Activation Functions
Run the Activation Functions Fullscreen
Edit the MicroSim with the p5.js editor
About This MicroSim
This visualization compares common neural network activation functions, showing both their shape and derivative behavior—crucial for understanding gradient flow during backpropagation.
Activation Functions Included
| Function | Formula | Range | Key Property |
|---|---|---|---|
| ReLU | max(0, x) | [0, ∞) | Efficient, sparse |
| Sigmoid | 1/(1+e⁻ˣ) | (0, 1) | Probability output |
| Tanh | (eˣ-e⁻ˣ)/(eˣ+e⁻ˣ) | (-1, 1) | Zero-centered |
| Leaky ReLU | max(0.1x, x) | (-∞, ∞) | No dead neurons |
| Softplus | log(1+eˣ) | (0, ∞) | Smooth ReLU |
Interactive Features
- Function Selector: Choose which activation to examine
- Show Derivative: Toggle to display f'(x) as dashed line
- Compare All: Overlay all functions for comparison
- Input Slider: Trace along the curve to see exact values
- Info Panel: Shows f(x), f'(x), range, and gradient status
Visual Indicators
- Yellow regions: Low gradient areas (|f'(x)| < 0.1) where vanishing gradients occur
- Solid line: The activation function f(x)

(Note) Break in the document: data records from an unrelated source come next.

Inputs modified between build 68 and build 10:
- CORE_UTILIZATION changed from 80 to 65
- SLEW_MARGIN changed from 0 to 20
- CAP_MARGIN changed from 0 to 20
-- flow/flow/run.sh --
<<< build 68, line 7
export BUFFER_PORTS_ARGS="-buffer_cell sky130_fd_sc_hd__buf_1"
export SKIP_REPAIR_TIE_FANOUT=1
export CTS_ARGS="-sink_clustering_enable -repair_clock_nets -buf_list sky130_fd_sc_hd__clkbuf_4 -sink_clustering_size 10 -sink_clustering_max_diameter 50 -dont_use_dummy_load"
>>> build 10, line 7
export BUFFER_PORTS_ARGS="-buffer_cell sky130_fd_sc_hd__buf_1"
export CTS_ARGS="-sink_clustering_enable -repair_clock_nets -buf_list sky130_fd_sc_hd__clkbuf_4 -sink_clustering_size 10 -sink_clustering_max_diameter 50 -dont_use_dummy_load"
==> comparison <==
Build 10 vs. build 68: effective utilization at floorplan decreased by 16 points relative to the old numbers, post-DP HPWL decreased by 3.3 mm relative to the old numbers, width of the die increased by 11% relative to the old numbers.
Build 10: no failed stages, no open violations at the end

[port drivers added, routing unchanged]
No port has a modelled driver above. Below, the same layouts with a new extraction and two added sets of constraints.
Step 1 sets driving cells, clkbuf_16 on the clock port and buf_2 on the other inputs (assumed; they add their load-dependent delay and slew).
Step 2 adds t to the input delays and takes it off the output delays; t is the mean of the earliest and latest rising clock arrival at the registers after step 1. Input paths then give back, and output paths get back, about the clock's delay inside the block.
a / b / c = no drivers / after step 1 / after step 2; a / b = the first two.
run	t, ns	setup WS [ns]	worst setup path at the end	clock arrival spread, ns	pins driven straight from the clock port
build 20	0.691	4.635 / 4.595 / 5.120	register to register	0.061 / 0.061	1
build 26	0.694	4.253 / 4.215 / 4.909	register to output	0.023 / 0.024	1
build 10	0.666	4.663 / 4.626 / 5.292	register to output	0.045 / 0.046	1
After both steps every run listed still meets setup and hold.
This design comes from an exercise in tuning for small area on the open sky130 flow, not from production work.
Only simulation tests tie the RTL to the original design; equivalence was not proved.
Power is estimated from default activity; no workload was simulated.

==> flow/design.v <==
package ddr3_fe_pkg;
    typedef enum logic [2:0] {
        PROGRAM       = 3'b000,
        SOLID_ISLANDS = 3'b001,
        CORRECTION    = 3'b010,
        DDR3_INIT     = 3'b100,
        DDR3_READ     = 3'b101
    } fe_mode_e;
    typedef enum logic [2:0] {
        S_IDLE   = 3'd0,
        S_INIT   = 3'd1,
        S_HOST   = 3'd2,
        S_FILTER = 3'd3,
        S_DRAIN  = 3'd4
    } seq_state_e;
    localparam int DATA_W_DEF           = 32;
    localparam int ADDR_W_DEF           = 6;
    localparam int MAX_READS_DEF        = 12;  
    localparam int QUEUE_DEPTH_DEF      = 12;  
    localparam int QUEUE_FULL_LEVEL_DEF = 12;  
endpackage
module cmd_queue #(
    parameter int ENTRY_W = 1 + ddr3_fe_pkg::ADDR_W_DEF + ddr3_fe_pkg::DATA_W_DEF,
    parameter int DEPTH   = ddr3_fe_pkg::QUEUE_FULL_LEVEL_DEF
) (
    input  logic               afi_clk,
    input  logic               push,
    input  logic [ENTRY_W-1:0] wentry,
    input  logic [DEPTH-1:0]   sel,
    output logic [ENTRY_W-1:0] head
);
    logic [ENTRY_W-1:0] entries [DEPTH];
    logic [ENTRY_W-1:0] part    [DEPTH/3];
    always_ff @(posedge afi_clk) begin
        if (push) begin
            entries[0] <= wentry;
            for (int i = 1; i < DEPTH; i++) begin
                entries[i] <= entries[i-1];
            end
        end
    end
    for (genvar g = 0; g < DEPTH / 3; g++) begin : g_aoi
        sel_aoi3 #(.W(ENTRY_W)) u_aoi (
            .a0 (entries[3*g]),   .s0 (sel[3*g]),
            .a1 (entries[3*g+1]), .s1 (sel[3*g+1]),
            .a2 (entries[3*g+2]), .s2 (sel[3*g+2]),
            .y_n(part[g])
        );
    end
    sel_nand4 #(.W(ENTRY_W)) u_nand (
        .a(part[0]), .b(part[1]), .c(part[2]), .d(part[3]), .y(head)
    );
endmodule
module sel_aoi3 #(
    parameter int W = 1
) (
    input  logic [W-1:0] a0,
    input  logic         s0,
    input  logic [W-1:0] a1,
    input  logic         s1,
    input  logic [W-1:0] a2,
    input  logic         s2,
    output logic [W-1:0] y_n
);
    assign y_n = ~((a0 & {W{s0}}) | (a1 & {W{s1}}) | (a2 & {W{s2}}));
endmodule
module sel_nand4 #(
    parameter int W = 1
) (
    input  logic [W-1:0] a,
    input  logic [W-1:0] b,
    input  logic [W-1:0] c,
    input  logic [W-1:0] d,
    output logic [W-1:0] y
);
    assign y = ~(a & b & c & d);
endmodule
module ddr3_front_end #(
    parameter int DATA_W           = ddr3_fe_pkg::DATA_W_DEF,
    parameter int ADDR_W           = ddr3_fe_pkg::ADDR_W_DEF,
    parameter int MAX_READS        = ddr3_fe_pkg::MAX_READS_DEF,
    parameter int QUEUE_DEPTH      = ddr3_fe_pkg::QUEUE_DEPTH_DEF,
    parameter int QUEUE_FULL_LEVEL = ddr3_fe_pkg::QUEUE_FULL_LEVEL_DEF
) (
    input  logic                  afi_clk,
    input  logic                  core_rstb,
    input  logic [2:0]            mode,    
    input  logic                  host_rd_req,
    input  logic [ADDR_W-1:0]     host_rd_addr,
    output logic                  host_rd_ready,
    output logic [DATA_W-1:0]     host_rdata,
    output logic                  host_rdata_valid,
    input  logic                  flt_wvalid,
    input  logic                  flt_rvalid,
    input  logic [ADDR_W-1:0]     flt_addr,
    input  logic [DATA_W-1:0]     flt_wdata,
    output logic                  flt_ready,
    output logic [DATA_W-1:0]     flt_rdata,
    output logic                  flt_rdata_valid,
    output logic                  init_done,
    output logic                  avl_burstbegin,
    output logic [ADDR_W-1:0]     avl_addr,
    output logic [DATA_W-1:0]     avl_wdata,
    output logic                  avl_read_req,
    output logic                  avl_write_req,
    input  logic                  avl_ready,
    input  logic                  avl_rdata_valid,
    input  logic [DATA_W-1:0]     avl_rdata
);
    localparam int ENTRY_W = 1 + ADDR_W + DATA_W;  
    localparam int N       = QUEUE_FULL_LEVEL;     
    localparam int FILL_W  = $clog2(N + 1);
    localparam int CNT_W   = $clog2(MAX_READS + 1);
    logic       active;    
    logic       draining;  
    logic [2:0] mode_q;    
    logic       st_init, st_host, st_filter;
    logic       serving_host;
    logic       reads_idle, read_allowed;
    assign serving_host = (mode_q == ddr3_fe_pkg::DDR3_READ);
    assign st_init      = active & (mode_q == ddr3_fe_pkg::DDR3_INIT);
    assign st_host      = active & serving_host;
    assign st_filter    = active & ((mode_q == ddr3_fe_pkg::PROGRAM) |
                                    (mode_q == ddr3_fe_pkg::SOLID_ISLANDS) |
                                    (mode_q == ddr3_fe_pkg::CORRECTION));
    always_ff @(posedge afi_clk or negedge core_rstb) begin
        if (!core_rstb) begin
            active   <= 1'b0;
            draining <= 1'b0;
            mode_q   <= ddr3_fe_pkg::PROGRAM;
        end else if (draining) begin
            if (reads_idle) begin
                draining <= 1'b0;
                active   <= 1'b1;
                mode_q   <= mode;
            end
        end else if (!active || mode != mode_q) begin
            draining <= 1'b1;
            active   <= 1'b0;
        end
    end
    logic [ADDR_W-1:0] sweep_addr;
    logic              sweep_write;
    assign sweep_write = st_init & ~init_done;
    always_ff @(posedge afi_clk or negedge core_rstb) begin
        if (!core_rstb) begin
            init_done <= 1'b0;
        end else if (!st_init) begin
            init_done <= 1'b0;  
        end else if (sweep_write & avl_ready & (sweep_addr == '1)) begin
            init_done <= 1'b1;  
        end
    end
    always_ff @(posedge afi_clk) begin
        if (!st_init) begin
            sweep_addr <= '0;
        end else if (sweep_write & avl_ready) begin
            sweep_addr <= sweep_addr + 1'b1;
        end
    end
    logic [FILL_W-1:0]  fill;
    logic               push, req_take;
    logic [N-1:0]       sel;
    logic [ENTRY_W-1:0] head;
    logic               head_write;
    logic [ADDR_W-1:0]  head_addr;
    logic [DATA_W-1:0]  head_wdata;
    assign flt_ready = (fill < FILL_W'(N));
    assign push      = (flt_wvalid | flt_rvalid) & flt_ready;  
    always_comb begin
        for (int i = 0; i < N; i++) begin
            sel[i] = st_filter & (fill == FILL_W'(i + 1));
        end
    end
    cmd_queue #(.ENTRY_W(ENTRY_W), .DEPTH(N)) u_queue (
        .afi_clk (afi_clk),
        .push    (push),
        .wentry  ({flt_wvalid, flt_addr, flt_wdata}),  
        .sel     (sel),
        .head    (head)
    );
    assign {head_write, head_addr, head_wdata} = head;
    always_ff @(posedge afi_clk or negedge core_rstb) begin
        if (!core_rstb) begin
            fill <= '0;
        end else begin
            fill <= fill + {{(FILL_W-1){req_take & ~push}}, push ^ req_take};
        end
    end
    assign avl_write_req  = sweep_write | head_write;
    assign avl_read_req   = ((st_host & host_rd_req) | (st_filter & (fill != '0) & ~head_write)) &
                            read_allowed;
    assign avl_addr       = ({ADDR_W{st_init}} & sweep_addr) |
                            ({ADDR_W{st_host}} & host_rd_addr) | head_addr;
    assign avl_wdata      = head_wdata;  
    assign avl_burstbegin = (avl_read_req | avl_write_req) & avl_ready;
    assign req_take       = st_filter & avl_burstbegin;
    assign host_rd_ready  = st_host & read_allowed & avl_ready;
    logic [CNT_W-1:0]  in_flight;  
    logic [DATA_W-1:0] rdata_q;    
    logic              read_accepted;
    assign read_accepted = avl_read_req & avl_ready;
    always_ff @(posedge afi_clk or negedge core_rstb) begin
        if (!core_rstb) begin
            in_flight <= '0;
        end else begin
            in_flight <= in_flight + {{(CNT_W-1){avl_rdata_valid & ~read_accepted}},
                                      read_accepted ^ avl_rdata_valid};
        end
    end
    assign read_allowed = (in_flight < CNT_W'(MAX_READS));
    assign reads_idle   = (in_flight == '0);
    always_ff @(posedge afi_clk or negedge core_rstb) begin
        if (!core_rstb) begin
            host_rdata_valid <= 1'b0;
            flt_rdata_valid  <= 1'b0;
        end else begin
            host_rdata_valid <= avl_rdata_valid & serving_host;
            flt_rdata_valid  <= avl_rdata_valid & ~serving_host;
        end
    end
    always_ff @(posedge afi_clk) begin
        rdata_q <= avl_rdata;
    end
    assign host_rdata = rdata_q;
    assign flt_rdata  = rdata_q;
endmodule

- Dashed line: The derivative f'(x)
Lesson Plan
Learning Objectives
Students will be able to:
- Describe the shape and range of common activation functions
- Explain why nonlinear activations are necessary
- Identify regions where gradients vanish
- Choose appropriate activations for different use cases
Suggested Activities
- Gradient Exploration: Move the slider to x = -3 for sigmoid. What happens to f'(x)?

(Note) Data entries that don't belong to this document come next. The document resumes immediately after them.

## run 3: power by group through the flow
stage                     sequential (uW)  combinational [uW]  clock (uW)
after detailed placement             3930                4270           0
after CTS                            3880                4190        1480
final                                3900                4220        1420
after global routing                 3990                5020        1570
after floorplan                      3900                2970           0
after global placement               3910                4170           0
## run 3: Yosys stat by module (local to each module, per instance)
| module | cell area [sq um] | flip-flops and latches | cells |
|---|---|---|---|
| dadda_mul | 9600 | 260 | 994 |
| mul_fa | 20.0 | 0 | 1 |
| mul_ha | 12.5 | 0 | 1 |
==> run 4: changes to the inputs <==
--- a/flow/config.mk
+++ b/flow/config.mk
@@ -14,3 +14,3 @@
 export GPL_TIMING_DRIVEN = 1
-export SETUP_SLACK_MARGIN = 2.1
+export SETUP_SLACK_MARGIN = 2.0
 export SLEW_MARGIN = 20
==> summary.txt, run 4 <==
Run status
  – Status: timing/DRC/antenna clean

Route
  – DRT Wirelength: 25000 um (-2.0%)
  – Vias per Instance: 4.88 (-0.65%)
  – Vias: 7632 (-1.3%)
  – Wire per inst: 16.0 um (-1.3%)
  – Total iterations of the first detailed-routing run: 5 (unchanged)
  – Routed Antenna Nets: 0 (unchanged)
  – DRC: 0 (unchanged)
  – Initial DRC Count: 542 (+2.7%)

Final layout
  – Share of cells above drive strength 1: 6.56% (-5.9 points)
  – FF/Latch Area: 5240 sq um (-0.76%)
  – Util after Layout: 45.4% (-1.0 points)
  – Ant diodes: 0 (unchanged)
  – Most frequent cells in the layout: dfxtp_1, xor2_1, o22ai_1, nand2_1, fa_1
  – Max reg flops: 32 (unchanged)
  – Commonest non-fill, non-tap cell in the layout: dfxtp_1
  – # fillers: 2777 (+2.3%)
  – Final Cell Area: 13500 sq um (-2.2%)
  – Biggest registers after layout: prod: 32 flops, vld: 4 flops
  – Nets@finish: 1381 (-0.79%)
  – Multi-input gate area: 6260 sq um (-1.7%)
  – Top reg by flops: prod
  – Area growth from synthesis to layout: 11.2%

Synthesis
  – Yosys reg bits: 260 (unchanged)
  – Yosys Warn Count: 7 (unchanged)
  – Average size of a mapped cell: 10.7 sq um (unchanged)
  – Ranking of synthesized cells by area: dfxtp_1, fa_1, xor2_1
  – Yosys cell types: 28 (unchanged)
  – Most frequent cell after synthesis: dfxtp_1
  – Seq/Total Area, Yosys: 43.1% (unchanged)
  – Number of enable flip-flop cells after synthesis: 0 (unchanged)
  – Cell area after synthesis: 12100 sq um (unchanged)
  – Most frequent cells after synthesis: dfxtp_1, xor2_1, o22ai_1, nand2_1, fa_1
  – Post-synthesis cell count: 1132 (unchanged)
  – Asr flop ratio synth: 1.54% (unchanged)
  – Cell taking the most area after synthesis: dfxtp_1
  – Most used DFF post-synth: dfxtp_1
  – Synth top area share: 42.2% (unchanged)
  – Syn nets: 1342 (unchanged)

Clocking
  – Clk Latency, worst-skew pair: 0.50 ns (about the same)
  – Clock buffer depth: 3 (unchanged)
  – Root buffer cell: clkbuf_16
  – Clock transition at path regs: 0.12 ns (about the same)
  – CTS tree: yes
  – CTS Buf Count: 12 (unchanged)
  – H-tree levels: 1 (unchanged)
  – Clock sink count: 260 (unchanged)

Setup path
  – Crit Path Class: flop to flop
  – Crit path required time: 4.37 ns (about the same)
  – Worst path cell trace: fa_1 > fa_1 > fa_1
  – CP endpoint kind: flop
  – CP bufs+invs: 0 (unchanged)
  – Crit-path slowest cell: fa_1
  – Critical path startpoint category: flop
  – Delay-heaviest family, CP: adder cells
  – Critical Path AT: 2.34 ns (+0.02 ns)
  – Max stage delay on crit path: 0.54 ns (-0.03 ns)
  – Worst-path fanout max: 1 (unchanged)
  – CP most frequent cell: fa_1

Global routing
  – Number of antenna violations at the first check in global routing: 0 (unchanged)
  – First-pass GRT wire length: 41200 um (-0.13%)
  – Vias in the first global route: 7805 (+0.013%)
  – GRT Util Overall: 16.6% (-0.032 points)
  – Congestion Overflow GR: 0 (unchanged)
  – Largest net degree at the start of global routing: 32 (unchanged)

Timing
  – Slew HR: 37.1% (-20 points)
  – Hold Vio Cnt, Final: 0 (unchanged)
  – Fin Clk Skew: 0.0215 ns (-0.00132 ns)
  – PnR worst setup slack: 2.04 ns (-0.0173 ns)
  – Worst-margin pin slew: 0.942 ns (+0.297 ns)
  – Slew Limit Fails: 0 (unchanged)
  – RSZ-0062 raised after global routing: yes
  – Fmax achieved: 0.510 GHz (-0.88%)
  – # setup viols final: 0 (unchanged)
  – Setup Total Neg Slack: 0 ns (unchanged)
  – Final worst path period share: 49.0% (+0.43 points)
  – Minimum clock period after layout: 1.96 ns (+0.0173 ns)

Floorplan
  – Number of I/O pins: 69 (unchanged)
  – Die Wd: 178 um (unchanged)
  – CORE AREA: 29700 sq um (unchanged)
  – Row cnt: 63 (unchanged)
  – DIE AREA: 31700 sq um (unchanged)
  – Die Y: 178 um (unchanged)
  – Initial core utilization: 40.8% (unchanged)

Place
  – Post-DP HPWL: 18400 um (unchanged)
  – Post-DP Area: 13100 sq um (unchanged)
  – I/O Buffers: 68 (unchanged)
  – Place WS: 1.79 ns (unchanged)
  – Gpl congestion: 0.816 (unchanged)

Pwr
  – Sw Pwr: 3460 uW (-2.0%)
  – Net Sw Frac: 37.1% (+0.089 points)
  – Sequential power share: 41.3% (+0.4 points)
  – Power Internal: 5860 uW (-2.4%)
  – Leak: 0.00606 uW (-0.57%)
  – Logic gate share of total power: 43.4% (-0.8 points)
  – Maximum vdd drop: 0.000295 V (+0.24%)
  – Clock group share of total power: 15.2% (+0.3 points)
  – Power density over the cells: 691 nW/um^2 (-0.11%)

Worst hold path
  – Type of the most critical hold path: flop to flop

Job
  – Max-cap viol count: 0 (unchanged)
This is an optimization exercise on Yosys and OpenROAD, whose aim is small area, not a production implementation.
At most, simulation tests tie the RTL to the original design; equivalence was not proved.
Power is estimated from default activity; no workload was simulated.

main:
## tunnel_wall_gen
module tunnel_wall_gen (
    input  logic       clock,
    input  logic       rst,
    input  logic [9:0] Pixel_row,
    input  logic [9:0] Pixel_column,
    input  logic       run,
    input  logic [1:0] speed,
    input  logic [7:0] randomized_value,
    output logic [1:0] wall,
    output logic [7:0] probe_left,
    output logic [7:0] probe_right,
    output logic       ready
);
For scale: about 52 I/O pins, roughly 16000 µm² of cells after synthesis.
Settings: LEC_CHECK=0, CAP_MARGIN=20, CORE_MARGIN=2, CORE_UTILIZATION=40, CTS_BUF_LIST=sky130_fd_sc_hd__clkbuf_8, CTS_CLUSTER_DIAMETER=60, CTS_CLUSTER_SIZE=16, GPL_TIMING_DRIVEN=0, SLEW_MARGIN=20; clock period 8.0 ns.
run.sh (not shown) runs the stock make flow with config.mk's settings and CLKGATE_MAP_FILE= SYNTH_SCRIPT=/design/flow/synth_recipe.tcl, a recipe that flattens the netlist after the stock synthesis.
#### Input delta (the feature branch over main)
Settings: GPL_TIMING_DRIVEN: 0 -> unset.
Findings:
Compared to main, the feature branch has number of DRC markers in iteration 0 158 lower. Sort the feature branch and main by pre-CTS worst setup slack desc -> top: the feature branch. The feature branch completed every stage of the flow, and the final layout passed the timing, DRC and antenna checks. There was hardly any difference in flip-flop and latch count between the feature branch and main. The feature branch vs main, instance count: the feature branch higher. The feature branch: largest clock skew in the final design 0.0054 ns above main. As far as die area goes, main and the feature branch are indistinguishable; the numbers are identical. Setup slack: the feature branch more than main.

========
== lane 3 ==
Another version of the RTL of tunnel_wall_gen (not shown whole).
Size: ~2100 cells after synthesis, about 52 I/O pins, ~17000 um^2 of cells after synthesis.
==> flow/config.mk <==
export PLATFORM = sky130hd
export DESIGN_NAME = tunnel_wall_gen
export DESIGN_NICKNAME = tunnel_wall_gen
export VERILOG_FILES = /design/flow/design.v
export SDC_FILE = /design/flow/constraint.sdc
export NUM_CORES = 4
export LEC_CHECK = 0
export ABC_AREA = 1
export CAP_MARGIN = 20
export CORE_MARGIN = 2
export CORE_UTILIZATION = 40
export CTS_BUF_LIST = sky130_fd_sc_hd__clkbuf_8
export CTS_CLUSTER_DIAMETER = 60
export CTS_CLUSTER_SIZE = 16
export GPL_TIMING_DRIVEN = 0
export SLEW_MARGIN = 20
==> flow/constraint.sdc <==
create_clock -name core_clock -period 8.0 [get_ports {clock}]
set_input_delay 1.6000 -clock core_clock [delete_from_list [all_inputs] [get_ports {clock}]]
set_output_delay 1.6000 -clock core_clock [all_outputs]
set_load 0.01 [all_outputs]
standard.sh (not shown) runs the stock make flow with config.mk's settings and CLKGATE_MAP_FILE= SYNTH_SCRIPT=/design/flow/synth_recipe.tcl, a recipe that flattens the netlist after the stock synthesis.
==> flow/flow/run.sh <==
#!/bin/bash
# The standard layout, with the port buffers made of the smallest buffer
# cell (sky130_fd_sc_hd__buf_1) instead of the delay buffer that
# buffer_ports picks by default. Everything else is standard.sh unchanged.
set -euo pipefail
export BUFFER_PORTS_ARGS="-buffer_cell sky130_fd_sc_hd__buf_1"
bash standard.sh > flow_standard.log 2>&1
### lane 3 -> lane 5
- removing ABC_AREA (formerly 1)
- changing CORE_UTILIZATION from 40 to 70
--- outcome ---
All of lane 5 and lane 3 finish clean.
Of lane 5 and lane 3, the higher parity-gate share of the synthesized area counting xor and xnor cells belongs to lane 5.
Lane 5 ended with less total power consumption of the routed design than lane 3.
Design area is higher on lane 3
Number of well taps, lane 5 and lane 3: lower on lane 5
A main combinational cell family by area after synthesis of compound AO/OA/AOI/OAI gates is what lane 5 shows, while simple AND/OR/NAND/NOR gates belongs to lane 3.
Compare lane 5 and lane 3 | post-synthesis net count lower: lane 5
Total detailed-routing wirelength, lane 5 and lane 3, lower one = lane 5.
Function was not checked in any run of this note: the RTL went through the layout flow alone.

- Compare ReLU Family: Look at ReLU, Leaky ReLU, and Softplus side by side
- Saturation Investigation: Find where sigmoid and tanh have near-zero gradients
- Zero-Centered Discussion: Compare sigmoid (not zero-centered) with tanh (zero-centered)
Discussion Questions
- Why does ReLU dominate modern deep learning despite having a discontinuous derivative?
- What does "vanishing gradient" mean and why is it a problem?
- When would you choose sigmoid over tanh for an output layer?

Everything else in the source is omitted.